最も短い『スロトレ』の、なんと8倍。どう見ても文字だらけですね。
「短くて印象的(『ゼロトレ』など)か、いい略称ができる書名(『もし高校野球の女子マネージャーがドラッカーの『マネジメント』を読んだら』→『もしドラ』など)のほうが、圧倒的に認知が広がるのに、なぜこんな長い書名?」と多くの編集者はお思いかもしれません。この、略称をつくるのも困難な長い書名に至った経緯を(ニーズがあるかはわかりませんが)お話ししていきます。
まず考えたのが、著者である今村匡子さんがお持ちの資格と現職、そして対象読者です。
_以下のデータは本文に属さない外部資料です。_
File: config.mk
export PLATFORM = sky130hd
export DESIGN_NAME = adctrg_top
export DESIGN_NICKNAME = d
export VERILOG_FILES = /design/src/inc/adctrg_pkg.sv /design/src/verilog/adctrg_top.sv
export SDC_FILE = /design/constraint.sdc
export NUM_CORES = 1
export LEC_CHECK = 0
export BUFFER_PORTS_ARGS = -buffer_cell sky130_fd_sc_hd__buf_4
export CAP_MARGIN = 20
export CORE_MARGIN = 2
export CORE_UTILIZATION = 45
export DETAILED_ROUTE_END_ITERATION = 7
export PLACE_DENSITY = 0.73
export SKIP_CTS_REPAIR_TIMING = 1
export SYNTH_ARGS = -nofsm -noshare
export SYNTH_HDL_FRONTEND = slang
export SYNTH_SLANG_ARGS = --single-unit
File: constraint.sdc
create_clock -name clk_i -period 2.3 [get_ports clk_i]
set_clock_uncertainty 0.1 [all_clocks]
set_input_delay 0.115 -clock clk_i [delete_from_list [all_inputs] [get_ports clk_i]]
set_output_delay 0.115 -clock clk_i [all_outputs]
set_load 0.02 [all_outputs]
鍼灸師と柔道整復師は、どちらも厚生労働省が認定している医療系の国家資格。そして著者の整骨院に来院される患者さんは、ほとんどが30代半ば以降で、40代、50代、上は80代。それを考えると、洋風で少し軽い印象の『〇〇メソッド』『〇〇ストレッチ』は似合わないかも、とアタリをつけました。
次に考えたのがキーワードの設定です。
強そうなキーワードとしては、女性向けの売れたダイエット本ではあまり見かけなかった「ミトコンドリア」、あとは「ねじる」「関節可動域」「1分伸ばす」でした。ミトコンドリアを使って『ミトコンドリア筋でやせる!』、ねじるを使った造語『ねじれッチ』、関節可動域を踏まえた案なども、いろいろ考えました。
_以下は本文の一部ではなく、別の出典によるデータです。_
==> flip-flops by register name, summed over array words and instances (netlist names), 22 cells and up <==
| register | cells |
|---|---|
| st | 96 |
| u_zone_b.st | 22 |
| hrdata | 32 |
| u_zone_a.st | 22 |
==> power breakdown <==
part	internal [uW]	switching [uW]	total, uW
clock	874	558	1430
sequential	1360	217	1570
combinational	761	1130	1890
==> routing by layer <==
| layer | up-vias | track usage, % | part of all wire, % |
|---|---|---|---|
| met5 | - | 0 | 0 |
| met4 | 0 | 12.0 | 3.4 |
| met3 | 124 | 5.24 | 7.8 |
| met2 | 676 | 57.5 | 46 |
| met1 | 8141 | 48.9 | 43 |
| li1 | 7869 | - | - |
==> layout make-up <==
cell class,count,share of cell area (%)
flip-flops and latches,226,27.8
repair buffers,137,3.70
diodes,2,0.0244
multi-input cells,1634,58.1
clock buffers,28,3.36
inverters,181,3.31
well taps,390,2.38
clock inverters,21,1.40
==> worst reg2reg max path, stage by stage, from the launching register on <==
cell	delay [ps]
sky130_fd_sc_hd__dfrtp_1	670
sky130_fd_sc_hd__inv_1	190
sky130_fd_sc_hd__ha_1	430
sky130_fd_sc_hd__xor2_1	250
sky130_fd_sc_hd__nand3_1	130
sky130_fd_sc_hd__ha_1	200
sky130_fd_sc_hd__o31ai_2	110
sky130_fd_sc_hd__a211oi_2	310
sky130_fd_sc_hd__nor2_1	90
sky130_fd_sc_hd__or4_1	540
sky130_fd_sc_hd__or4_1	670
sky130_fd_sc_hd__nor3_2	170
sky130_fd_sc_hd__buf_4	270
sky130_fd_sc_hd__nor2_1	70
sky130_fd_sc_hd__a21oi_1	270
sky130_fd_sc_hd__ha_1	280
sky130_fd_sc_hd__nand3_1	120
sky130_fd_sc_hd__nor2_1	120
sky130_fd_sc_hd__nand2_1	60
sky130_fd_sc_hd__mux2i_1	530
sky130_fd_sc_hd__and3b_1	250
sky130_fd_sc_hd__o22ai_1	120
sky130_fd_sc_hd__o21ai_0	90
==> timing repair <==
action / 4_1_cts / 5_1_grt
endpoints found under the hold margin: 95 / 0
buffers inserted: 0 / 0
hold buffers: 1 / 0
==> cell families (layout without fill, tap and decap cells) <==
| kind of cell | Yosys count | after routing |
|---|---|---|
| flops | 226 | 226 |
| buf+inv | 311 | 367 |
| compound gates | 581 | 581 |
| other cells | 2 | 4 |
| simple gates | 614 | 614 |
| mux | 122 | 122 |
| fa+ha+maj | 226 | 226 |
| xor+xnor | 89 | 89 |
--- src/gauge_ctrl_pkg.sv ---
// Constants, codes and carrier types shared by the control subcommand decoder
package gauge_ctrl_pkg;

  localparam longint unsigned CLK_HZ = 125_000_000;

  // Command-code addresses of the control word
  localparam logic [7:0] CTRL_ADDR_LO = 8'h00;
  localparam logic [7:0] CTRL_ADDR_HI = 8'h01;

  // Subcommand codes
  localparam logic [15:0] CMD_STATUS_QUERY = 16'h0000;
  localparam logic [15:0] CMD_TYPE_QUERY = 16'h0001;
  localparam logic [15:0] CMD_FW_REV_QUERY = 16'h0002;
  localparam logic [15:0] CMD_CONFIG_CODE_QUERY = 16'h0004;
  localparam logic [15:0] CMD_LAST_CMD_QUERY = 16'h0007;
  localparam logic [15:0] CMD_CHEMISTRY_QUERY = 16'h0008;
  localparam logic [15:0] CMD_FORCE_CELL_PRESENT = 16'h000C;
  localparam logic [15:0] CMD_FORCE_CELL_ABSENT = 16'h000D;
  localparam logic [15:0] CMD_DEEP_SLEEP_SET = 16'h0011;
  localparam logic [15:0] CMD_DEEP_SLEEP_CLEAR = 16'h0012;
  localparam logic [15:0] CMD_ENTER_CONFIG_EDIT = 16'h0013;
  localparam logic [15:0] CMD_POWER_OFF_ARM = 16'h001B;
  localparam logic [15:0] CMD_POWER_OFF = 16'h001C;
  localparam logic [15:0] CMD_LOCK_ACCESS = 16'h0020;
  localparam logic [15:0] CMD_PULSE_OUTPUT_PIN = 16'h0023;
  localparam logic [15:0] CMD_FULL_RESET = 16'h0041;
  localparam logic [15:0] CMD_SOFT_RESET = 16'h0042;
  localparam logic [15:0] CMD_LEAVE_EDIT_PLAIN = 16'h0043;
  localparam logic [15:0] CMD_LEAVE_EDIT_RESIM = 16'h0044;
  // Codes at or above this are not kept as the last command
  localparam logic [15:0] LAST_CMD_LIMIT = 16'h0015;

  // Arbitrary identification value, not tied to any real part
  localparam logic [15:0] DEVICE_TYPE_CODE = 16'h5A3C;

  // Status word bit positions
  localparam int unsigned ST_POWER_OFF_ARMED = 15;
  localparam int unsigned ST_WATCHDOG_EVENT = 14;
  localparam int unsigned ST_LOCKED = 13;
  localparam int unsigned ST_CALIBRATION = 12;
  localparam int unsigned ST_COUNTER_AUTOCAL = 11;
  localparam int unsigned ST_BOARD_CAL = 10;
  localparam int unsigned ST_CAP_LEARNED = 9;
  localparam int unsigned ST_RES_LEARNED = 8;
  localparam int unsigned ST_INIT_DONE = 7;
  localparam int unsigned ST_DEEP_SLEEP_REQ = 6;
  localparam int unsigned ST_SLEEP = 4;
  localparam int unsigned ST_CONST_POWER = 3;
  localparam int unsigned ST_TABLE_BLOCK = 2;
  localparam int unsigned ST_VOLTAGE_VALID = 1;

  // Values after reset
  localparam logic CONST_POWER_RESET = 1'b1;
  localparam logic INIT_PENDING_RESET = 1'b1;
  localparam logic [15:0] RESULT_RESET = 16'h0000;

  // Timing
  localparam int unsigned GENERAL_OUTPUT_PIN_TIMER_W = 17;
  localparam int unsigned GENERAL_OUTPUT_PIN_PULSE_MS = 1;
  localparam logic [GENERAL_OUTPUT_PIN_TIMER_W-1:0] GENERAL_OUTPUT_PIN_PULSE_CYCLES =
    GENERAL_OUTPUT_PIN_TIMER_W'(GENERAL_OUTPUT_PIN_PULSE_MS * CLK_HZ / 1000);
  localparam int unsigned ACAL_TIMER_W = 35;
  localparam int unsigned AUTOCAL_DELAY_MIN = 3;
  localparam int unsigned AUTOCAL_DELAY_SEC = 45;
  localparam logic [ACAL_TIMER_W-1:0] AUTOCAL_DELAY_CYCLES =
    ACAL_TIMER_W'((AUTOCAL_DELAY_MIN * 60 + AUTOCAL_DELAY_SEC) * CLK_HZ);
  localparam logic [ACAL_TIMER_W-1:0] AUTOCAL_PERIOD_CYCLES = AUTOCAL_DELAY_CYCLES;
  localparam logic [ACAL_TIMER_W-1:0] AUTOCAL_RUN_CYCLES = 35'h3E8;

  typedef struct packed {
    logic write;
    logic read;
    logic [7:0] addr;
    logic [7:0] data;
  } cmd_port_t;

  typedef struct packed {
    logic watchdogEvent;
    logic calibrationActive;
    logic boardCal;
    logic sleepMode;
    logic initDone;
    logic constPower;
    logic tableBlock;
    logic voltageValid;
    logic capLearnedEvent;
    logic resLearnedEvent;
    logic deepSleepExit;
    logic insertionDetectEnable;
    logic cellDetectPin;
  } gauge_state_t;

  typedef struct packed {
    logic [15:0] fwRev;
    logic [15:0] chemistryId;
    logic [7:0] configCode;
  } gauge_ids_t;

  typedef enum logic [0:0] {
    ACAL_WAIT = 1'b0,
    ACAL_RUN = 1'b1
  } acal_state_t;

endpackage

--- src/control_subcommand_decoder.sv ---
// Control subcommand decoder with status word, access lock and mode flags
`timescale 1ns/1ns
`default_nettype none
// Operation
// - Control write carries a two-byte subcommand
// - 0x0000 returns the control status word
// - 0x0001 device type, 0x0002 firmware revision
// - 0x0004 returns configuration code
// - 0x0007 returns previous subcommand below 0x0015
// - 0x0008 returns chemistry profile identifier
// - 0x000C/0x000D force cell presence when detect off
// - 0x0011/0x0012 set/clear deep-sleep request
// - 0x0013 enters config edit when unlocked
// - 0x001B arms power-off, status bit 15
// - 0x001C powers off when unlocked
// - 0x0020 locks access
// - 0x0023 pulses output pin 1 ms
// - 0x0041 full reset when unlocked
// - 0x0042 soft reset leaves config edit
// - 0x0043 leaves edit, no measurement or resim
// - 0x0044 leaves edit then resimulates
// - Locked accepts only 0x0000-0x0012 and 0x0023
// - High byte flags watchdog, lock, calibrations
// - Learned bits clear on reset/insertion; ordered
// - Counter autocal after 3m45s, then periodic
// - Low byte flags init, sleep, model, voltage
// - Power-off needs prior arm command
// - Soft reset/resim exit clear flags, resimulate
// - Deep-sleep request clears on deep-sleep exit
module control_subcommand_decoder #(
  parameter logic [16:0] GENERAL_OUTPUT_PIN_PULSE_CYCLES = gauge_ctrl_pkg::GENERAL_OUTPUT_PIN_PULSE_CYCLES,
  parameter logic [34:0] AUTOCAL_DELAY_CYCLES = gauge_ctrl_pkg::AUTOCAL_DELAY_CYCLES,
  parameter logic [34:0] AUTOCAL_PERIOD_CYCLES = gauge_ctrl_pkg::AUTOCAL_PERIOD_CYCLES
) (
  input wire logic clk,
  input wire logic reset,
  input wire logic clkEn,
  input wire gauge_ctrl_pkg::cmd_port_t cmd,
  input wire gauge_ctrl_pkg::gauge_state_t gauge,
  input wire gauge_ctrl_pkg::gauge_ids_t ids,
  output logic [7:0] cmdRdData,
  output logic cmdRdValid,
  output logic cellPresentFlag,
  output logic configEditFlag,
  output logic initPendingFlag,
  output logic lockedState,
  output logic powerOffArmed,
  output logic shutdownReq,
  output logic fullResetReq,
  output logic ocvMeasureReq,
  output logic resimReq,
  output logic generalOutputPin
);

  logic subValid;
  logic [15:0] subCode;
  logic lockedOk;
  logic accepted;
  logic [15:0] statusWord;
  logic [15:0] result_reg;
  logic statusLive_reg;
  logic [15:0] lastCmd_reg;
  logic deepSleepReq_reg;
  logic capLearned_reg;
  logic resLearned_reg;
  logic constPower_reg;
  logic cellPresent_next;
  logic cellInsertEvent;
  logic gpoutStart;
  logic gpoutDone;
  logic isAccepted;
  gauge_ctrl_pkg::acal_state_t acalState_reg;
  gauge_ctrl_pkg::acal_state_t acalState_next;
  logic acalKick_reg;
  logic acalFirst_reg;
  logic acalStart;
  logic acalDone;
  logic [34:0] acalLength;

  subcommand_capture capture (
    .clk(clk),
    .reset(reset),
    .clkEn(clkEn),
    .cmd(cmd),
    .subValid(subValid),
    .subCode(subCode)
  );

  // Locked state admits only the read-type and harmless codes
  assign lockedOk = (subCode <= gauge_ctrl_pkg::CMD_DEEP_SLEEP_CLEAR)
    || (subCode == gauge_ctrl_pkg::CMD_PULSE_OUTPUT_PIN);
  assign accepted = subValid && (!lockedState || lockedOk);
  assign isAccepted = accepted;

  assign statusWord = {
    powerOffArmed, gauge.watchdogEvent, lockedState, gauge.calibrationActive,
    acalState_reg == gauge_ctrl_pkg::ACAL_RUN, gauge.boardCal,
    capLearned_reg, resLearned_reg,
    gauge.initDone, deepSleepReq_reg, 1'b0, gauge.sleepMode,
    constPower_reg, gauge.tableBlock, gauge.voltageValid, 1'b0
  };

  // Cell presence: host commands rule only while pin detection is off
  always_comb begin
    cellPresent_next = cellPresentFlag;
    if (gauge.insertionDetectEnable) begin
      cellPresent_next = gauge.cellDetectPin;
    end else if (accepted && subCode == gauge_ctrl_pkg::CMD_FORCE_CELL_PRESENT) begin
      cellPresent_next = 1'b1;
    end else if (accepted && subCode == gauge_ctrl_pkg::CMD_FORCE_CELL_ABSENT) begin
      cellPresent_next = 1'b0;
    end
  end
  assign cellInsertEvent = cellPresent_next && !cellPresentFlag;

  always_ff @(posedge clk) begin
    if (reset) begin
      cellPresentFlag <= 1'b0;
      constPower_reg <= gauge_ctrl_pkg::CONST_POWER_RESET;
    end else if (clkEn) begin
      cellPresentFlag <= cellPresent_next;
      constPower_reg <= gauge.constPower;
    end
  end

  // Learned bits: insertion clears both, resistance waits for capacity
  always_ff @(posedge clk) begin
    if (reset) begin
      capLearned_reg <= 1'b0;
      resLearned_reg <= 1'b0;
    end else if (clkEn) begin
      if (cellInsertEvent) begin
        capLearned_reg <= 1'b0;
        resLearned_reg <= 1'b0;
      end else begin
        if (gauge.capLearnedEvent) begin
          capLearned_reg <= 1'b1;
        end
        if (gauge.resLearnedEvent && capLearned_reg) begin
          resLearned_reg <= 1'b1;
        end
      end
    end
  end

  // Deep-sleep request; a host set in the exit cycle wins
  always_ff @(posedge clk) begin
    if (reset) begin
      deepSleepReq_reg <= 1'b0;
    end else if (clkEn) begin
      if (accepted && subCode == gauge_ctrl_pkg::CMD_DEEP_SLEEP_SET) begin
        deepSleepReq_reg <= 1'b1;
      end else if (accepted && subCode == gauge_ctrl_pkg::CMD_DEEP_SLEEP_CLEAR) begin
        deepSleepReq_reg <= 1'b0;
      end else if (gauge.deepSleepExit) begin
        deepSleepReq_reg <= 1'b0;
      end
    end
  end

  // Mode flags, lock, power-off and reset requests
  always_ff @(posedge clk) begin
    if (reset) begin
      configEditFlag <= 1'b0;
      initPendingFlag <= gauge_ctrl_pkg::INIT_PENDING_RESET;
      lockedState <= 1'b0;
      powerOffArmed <= 1'b0;
      shutdownReq <= 1'b0;
      fullResetReq <= 1'b0;
      ocvMeasureReq <= 1'b0;
      resimReq <= 1'b0;
    end else if (clkEn) begin
      fullResetReq <= 1'b0;
      ocvMeasureReq <= 1'b0;
      resimReq <= 1'b0;
      if (accepted) begin
        case (subCode)
          gauge_ctrl_pkg::CMD_ENTER_CONFIG_EDIT: configEditFlag <= 1'b1;
          gauge_ctrl_pkg::CMD_POWER_OFF_ARM: powerOffArmed <= 1'b1;
          gauge_ctrl_pkg::CMD_POWER_OFF: begin
            if (powerOffArmed) begin
              shutdownReq <= 1'b1;
            end
          end
          gauge_ctrl_pkg::CMD_LOCK_ACCESS: lockedState <= 1'b1;
          gauge_ctrl_pkg::CMD_FULL_RESET: begin
            fullResetReq <= 1'b1;
            initPendingFlag <= 1'b1;
          end
          gauge_ctrl_pkg::CMD_SOFT_RESET: begin
            configEditFlag <= 1'b0;
            initPendingFlag <= 1'b0;
            ocvMeasureReq <= 1'b1;
            resimReq <= 1'b1;
          end
          gauge_ctrl_pkg::CMD_LEAVE_EDIT_PLAIN: begin
            configEditFlag <= 1'b0;
            initPendingFlag <= 1'b0;
          end
          gauge_ctrl_pkg::CMD_LEAVE_EDIT_RESIM: begin
            configEditFlag <= 1'b0;
            initPendingFlag <= 1'b0;
            resimReq <= 1'b1;
          end
          default: begin
          end
        endcase
      end
    end
  end

  // Query answers; status stays live so later reads see current bits
  always_ff @(posedge clk) begin
    if (reset) begin
      result_reg <= gauge_ctrl_pkg::RESULT_RESET;
      statusLive_reg <= 1'b1;
      lastCmd_reg <= gauge_ctrl_pkg::RESULT_RESET;
    end else if (clkEn && subValid) begin
      if (subCode < gauge_ctrl_pkg::LAST_CMD_LIMIT) begin
        lastCmd_reg <= subCode;
      end
      if (accepted) begin
        case (subCode)
          gauge_ctrl_pkg::CMD_STATUS_QUERY: statusLive_reg <= 1'b1;
          gauge_ctrl_pkg::CMD_TYPE_QUERY: begin
            statusLive_reg <= 1'b0;
            result_reg <= gauge_ctrl_pkg::DEVICE_TYPE_CODE;
          end
          gauge_ctrl_pkg::CMD_FW_REV_QUERY: begin
            statusLive_reg <= 1'b0;
            result_reg <= ids.fwRev;
          end
          gauge_ctrl_pkg::CMD_CONFIG_CODE_QUERY: begin
            statusLive_reg <= 1'b0;
            result_reg <= {8'h00, ids.configCode};
          end
          gauge_ctrl_pkg::CMD_LAST_CMD_QUERY: begin
            statusLive_reg <= 1'b0;
            result_reg <= lastCmd_reg;
          end
          gauge_ctrl_pkg::CMD_CHEMISTRY_QUERY: begin
            statusLive_reg <= 1'b0;
            result_reg <= ids.chemistryId;
          end
          default: begin
          end
        endcase
      end
    end
  end

  always_ff @(posedge clk) begin
    if (reset) begin
      cmdRdData <= 8'h00;
      cmdRdValid <= 1'b0;
    end else if (clkEn) begin
      cmdRdValid <= cmd.read;
      if (cmd.read && cmd.addr == gauge_ctrl_pkg::CTRL_ADDR_LO) begin
        cmdRdData <= statusLive_reg ? statusWord[7:0] : result_reg[7:0];
      end else if (cmd.read && cmd.addr == gauge_ctrl_pkg::CTRL_ADDR_HI) begin
        cmdRdData <= statusLive_reg ? statusWord[15:8] : result_reg[15:8];
      end else begin
        cmdRdData <= 8'h00;
      end
    end
  end

  // Output pin pulse; a repeat while busy restarts the full 1 ms
  assign gpoutStart = isAccepted && subCode == gauge_ctrl_pkg::CMD_PULSE_OUTPUT_PIN;

  interval_timer #(
    .WIDTH(gauge_ctrl_pkg::GENERAL_OUTPUT_PIN_TIMER_W)
  ) gpoutTimer (
    .clk(clk),
    .reset(reset),
    .clkEn(clkEn),
    .start(gpoutStart),
    .length(GENERAL_OUTPUT_PIN_PULSE_CYCLES),
    .busy(generalOutputPin),
    .done(gpoutDone)
  );

  // Counter autocal: one timer alternates wait and run intervals
  assign acalState_next = acalDone
    ? (acalState_reg == gauge_ctrl_pkg::ACAL_WAIT ? gauge_ctrl_pkg::ACAL_RUN
                                                  : gauge_ctrl_pkg::ACAL_WAIT)
    : acalState_reg;
  assign acalStart = acalKick_reg || acalDone;
  assign acalLength = (acalState_next == gauge_ctrl_pkg::ACAL_RUN)
    ? gauge_ctrl_pkg::AUTOCAL_RUN_CYCLES
    : (acalFirst_reg ? AUTOCAL_DELAY_CYCLES : AUTOCAL_PERIOD_CYCLES);

  always_ff @(posedge clk) begin
    if (reset) begin
      acalState_reg <= gauge_ctrl_pkg::ACAL_WAIT;
      acalKick_reg <= 1'b1;
      acalFirst_reg <= 1'b1;
    end else if (clkEn) begin
      if (fullResetReq) begin
        // Reinitialisation restarts the first delay
        acalState_reg <= gauge_ctrl_pkg::ACAL_WAIT;
        acalKick_reg <= 1'b1;
        acalFirst_reg <= 1'b1;
      end else begin
        acalKick_reg <= 1'b0;
        acalState_reg <= acalState_next;
        if (acalDone && acalState_reg == gauge_ctrl_pkg::ACAL_WAIT) begin
          acalFirst_reg <= 1'b0;
        end
      end
    end
  end

  interval_timer #(
    .WIDTH(gauge_ctrl_pkg::ACAL_TIMER_W)
  ) acalTimer (
    .clk(clk),
    .reset(reset),
    .clkEn(clkEn),
    .start(acalStart),
    .length(acalLength),
    .busy(),
    .done(acalDone)
  );
endmodule
`default_nettype wire

--- src/interval_timer.sv ---
// One-shot interval timer: busy for length cycles, then a done pulse
`timescale 1ns/1ns
`default_nettype none
module interval_timer #(
  parameter int unsigned WIDTH = 17
) (
  input wire logic clk,
  input wire logic reset,
  input wire logic clkEn,
  input wire logic start,
  input wire logic [WIDTH-1:0] length,
  output logic busy,
  output logic done
);

  logic [WIDTH-1:0] count_reg;

  always_ff @(posedge clk) begin
    if (reset) begin
      count_reg <= '0;
      busy <= 1'b0;
      done <= 1'b0;
    end else if (clkEn) begin
      done <= 1'b0;
      if (start) begin
        count_reg <= length - WIDTH'(1);
        busy <= 1'b1;
      end else if (busy) begin
        if (count_reg == '0) begin
          busy <= 1'b0;
          done <= 1'b1;
        end else begin
          count_reg <= count_reg - WIDTH'(1);
        end
      end
    end
  end

endmodule
`default_nettype wire

--- src/subcommand_capture.sv ---
// Pairs the two control-word bytes into one subcommand strobe
`timescale 1ns/1ns
`default_nettype none
module subcommand_capture (
  input wire logic clk,
  input wire logic reset,
  input wire logic clkEn,
  input wire gauge_ctrl_pkg::cmd_port_t cmd,
  output logic subValid,
  output logic [15:0] subCode
);

  logic [7:0] lowByte_reg;
  logic lowPending_reg;

  always_ff @(posedge clk) begin
    if (reset) begin
      lowByte_reg <= 8'h00;
      lowPending_reg <= 1'b0;
      subValid <= 1'b0;
      subCode <= 16'h0000;
    end else if (clkEn) begin
      subValid <= 1'b0;
      if (cmd.write && cmd.addr == gauge_ctrl_pkg::CTRL_ADDR_LO) begin
        lowByte_reg <= cmd.data;
        lowPending_reg <= 1'b1;
      end else if (cmd.write && cmd.addr == gauge_ctrl_pkg::CTRL_ADDR_HI && lowPending_reg) begin
        // A high byte with no low byte before it is dropped
        subValid <= 1'b1;
        subCode <= {cmd.data, lowByte_reg};
        lowPending_reg <= 1'b0;
      end
    end
  end

endmodule
`default_nettype wire

--- config.mk ---
export PLATFORM = sky130hd
export DESIGN_NAME = control_subcommand_decoder
export DESIGN_NICKNAME = d
export VERILOG_FILES = /design/src/gauge_ctrl_pkg.sv /design/src/control_subcommand_decoder.sv /design/src/interval_timer.sv /design/src/subcommand_capture.sv
export SDC_FILE = /design/constraint.sdc
export NUM_CORES = 1
export LEC_CHECK = 0
export BUFFER_PORTS_ARGS = -buffer_cell sky130_fd_sc_hd__buf_4
export CAP_MARGIN = 10
export CORE_ASPECT_RATIO = 0.6
export CORE_MARGIN = 1.5
export CORE_UTILIZATION = 58
export CTS_CLUSTER_SIZE = 30
export DETAILED_ROUTE_END_ITERATION = 8
export PLACE_DENSITY_LB_ADDON = 0.05
export SYNTH_ARGS = -nofsm -noshare
export SYNTH_HDL_FRONTEND = slang
export SYNTH_SLANG_ARGS = --single-unit
--- constraint.sdc ---
create_clock -name clk -period 4 [get_ports clk]
set_input_delay 0.8 -clock clk [delete_from_list [all_inputs] [get_ports clk]]
set_output_delay 0.8 -clock clk [all_outputs]
set_load 0.05 [all_outputs]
最後に、というかずっと考えていたのが、メソッド名に添える文言です。
メソッド名に新しさを出すことができても、そこに「なぜ」「何に」効くのかという「効能」をつけないとなかなか興味を持ってもらえません。
ただ、この「効能」がなかなかのクセモノ。
これまで「痩せる」「不調が消える」「みるみる細くなる」「若返る」など、さまざまな形で謳ってきましたが、どれも使い古されている感じしかしません。僕自身、何度も使った文言も多いですし、類書にもさんざんつけられているので、誰の目にも留まらない気がします。
こうして「何か新しいものがないかな……」とうじうじ悩んでいたときに思い至ったのが「整骨院なのにやせるってなんかおもしろくね?」という開き直りでした。
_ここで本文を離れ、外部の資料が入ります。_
<file path="config.mk">
export PLATFORM = sky130hd
export DESIGN_NAME = rtac_responder
export DESIGN_NICKNAME = d
export VERILOG_FILES = /design/src/hw/rtac_crc16.v /design/src/hw/rtac_responder.v
export VERILOG_INCLUDE_DIRS = /design/src /design/src/pkg
export SDC_FILE = /design/constraint.sdc
export NUM_CORES = 1
export LEC_CHECK = 0
export ABC_CLOCK_PERIOD_IN_PS = 4700
export BUFFER_PORTS_ARGS = -buffer_cell sky130_fd_sc_hd__buf_2
export CAP_MARGIN = 20
export CORE_AREA = 2 2 208 210
export CTS_BUF_LIST = sky130_fd_sc_hd__clkbuf_16
export DETAILED_ROUTE_END_ITERATION = 8
export DIE_AREA = 0 0 210 212
export GPL_TIMING_DRIVEN = 0
export PLACE_DENSITY = 0.51
export SYNTH_ARGS = -nofsm -noshare
export SYNTH_HDL_FRONTEND = slang
export SYNTH_SLANG_ARGS = --single-unit
</file>
<file path="constraint.sdc">
create_clock -name pclk -period 4.7 [get_ports pclk]
set_clock_uncertainty 0.05 [all_clocks]
set_input_delay 0.47 -clock pclk [delete_from_list [all_inputs] [get_ports pclk]]
set_output_delay 0.47 -clock pclk [all_outputs]
set_load 0.03 [all_outputs]
</file>
## config.mk

```make
export PLATFORM = sky130hd
export DESIGN_NAME = adc_port_device_flat
export DESIGN_NICKNAME = d
export VERILOG_FILES = /design/src/adc_port_pkg.sv /design/src/adc_link_if.sv /design/src/adc_port_device.sv /design/src/flat_wrapper.sv
export SDC_FILE = /design/constraint.sdc
export NUM_CORES = 1
export LEC_CHECK = 0
export BUFFER_PORTS_ARGS = -buffer_cell sky130_fd_sc_hd__buf_2
export CAP_MARGIN = 10
export CORE_MARGIN = 1.5
export CORE_UTILIZATION = 40
export DETAILED_ROUTE_END_ITERATION = 10
export PLACE_DENSITY = 0.59
export SLEW_MARGIN = 30
export SYNTH_ARGS = -nofsm -noshare
export SYNTH_HDL_FRONTEND = slang
export SYNTH_SLANG_ARGS = --single-unit
```

## constraint.sdc

```tcl
create_clock -name clk_i -period 6.3 [get_ports clk_i]
set_clock_uncertainty 0.05 [all_clocks]
set_input_delay 0.315 -clock clk_i [delete_from_list [all_inputs] [get_ports clk_i]]
set_output_delay 0.315 -clock clk_i [all_outputs]
set_load 0.005 [all_outputs]
```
その開き直りを軸に著者の過去エピソードを掘っていくと「腰痛で来院した患者さんがなぜかやせたと評判になった」という話が。やせたいと願う人が圧倒的に多いのに、やせたいって言っていない人すらやせたというのは強い言葉なのでは、と思います。ただ、これだけで大切な書名は決められません。
僕は歩いたり走ったりしないと、何か思いついたり考えがまとまったりしにくい不便な体の持ち主なので、このひらめきを検証するために高田馬場から池袋までの、いつものコースを歩いたところ、やはりこれがいいかなという結論は変わりませんでした。
その後、本当にいいのかと数週間にわたり何度も高田馬場―池袋コースを歩いて考え、自分の中で定着させていくことで『「やせたい」なんてひと言もいってないのにやせた1分ねじれ筋のばし』にたどり着けました。短い書名がいいのはわかっていましたが、制作期間のほとんどを書名で悩み続けてやっと辿り着いた新しさのある文言なので「もう、これ以外は出てこない」と当時思ったことをよく覚えています。
幸運なことに、この書名をつけた本書は2021年いちばん売れたダイエット本となりました。ですがいまも、もしかしたらもっといい書名があったんじゃないかな、と歩いているときにふと考えることも。
もう少し器用に効率よく仕事をしたいものです〜。